Awesome-Technologies / synapse-admin

Admin console for synapse Matrix homeserver
https://awesome-technologies.github.io/synapse-admin/
Apache License 2.0
841 stars 125 forks source link

MAS compatibility issues #429

Open qwertzdenek opened 11 months ago

qwertzdenek commented 11 months ago

Prerequisites

Steps to Reproduce

Problem

MAS doesn't let you get "synapse admin" rights through the legacy auth flow, as the legacy flow doesn't have a way to specify whether the session should have the admin rights or not. Best option would be native OIDC implementation in Synapse-Admin to work with MAS.

Or you can add possibility to use static pre-generated admin token which can be issued using CLI.

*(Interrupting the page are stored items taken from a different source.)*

File: config.mk
export PLATFORM = sky130hd
export DESIGN_NAME = dsp_result_out
export DESIGN_NICKNAME = d
export VERILOG_FILES = /design/src/rtl/dsp_result_out.sv
export SDC_FILE = /design/constraint.sdc
export NUM_CORES = 1
export LEC_CHECK = 0
export ABC_AREA = 1
export BUFFER_PORTS_ARGS = -buffer_cell sky130_fd_sc_hd__clkbuf_2
export CAP_MARGIN = 20
export CORE_MARGIN = 3
export CORE_UTILIZATION = 60
export CTS_CLUSTER_DIAMETER = 150
export DETAILED_ROUTE_END_ITERATION = 10
export PLACE_DENSITY = 0.84
export SYNTH_ARGS = -nofsm -noshare
export SYNTH_HDL_FRONTEND = slang
export SYNTH_SLANG_ARGS = --single-unit
File: constraint.sdc
create_clock -name clk -period 11.2 [get_ports clk]
set_input_delay 1.12 -clock clk [delete_from_list [all_inputs] [get_ports clk]]
set_output_delay 1.12 -clock clk [all_outputs]
set_load 0.005 [all_outputs]
$ cat src/rtl/adder_4bit.sv
// Unsigned ripple-carry adder with a registered sum/carry stage and valid flag.
// Feeds the partial-product accumulation of the 4x4 multiplier datapath.
module adder_4bit #(
  parameter int WIDTH = 4
) (
  input  logic             clk,
  input  logic             rst_n,
  input  logic             in_valid,
  input  logic [WIDTH-1:0] A,
  input  logic [WIDTH-1:0] B,
  output logic [WIDTH-1:0] Sum,
  output logic             Carry,
  output logic             out_valid
);

  logic [WIDTH:0]   c;
  logic [WIDTH-1:0] s;

  assign c[0] = 1'b0;

  for (genvar i = 0; i < WIDTH; i++) begin : g_fa
    assign s[i]   = A[i] ^ B[i] ^ c[i];
    assign c[i+1] = (A[i] & B[i]) | (c[i] & (A[i] ^ B[i]));
  end

  // Result flops load only on valid input, so idle-cycle operand values never reach them.
  always_ff @(posedge clk or negedge rst_n) begin
    if (!rst_n) begin
      Sum       <= '0;
      Carry     <= 1'b0;
      out_valid <= 1'b0;
    end else begin
      out_valid <= in_valid;
      if (in_valid) begin
        Sum   <= s;
        Carry <= c[WIDTH];
      end
    end
  end

endmodule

mas-cli manage issue-compatibility-token --yes-i-want-to-grant-synapse-admin-privileges [username]
dklimpel commented 9 months ago

It is related to: https://github.com/matrix-org/matrix-authentication-service/issues/2187#issuecomment-1879831757

jacotec commented 8 months ago

Is there any workaround? I can't use synapse-admin on any of my two servers which both use MAS due to Element-X capability. Any way to access them with admin?

jacotec commented 8 months ago

@awesome-manuel I really need to access my server admin panels ... is there any workaround or tweak to log in on a server running MAS?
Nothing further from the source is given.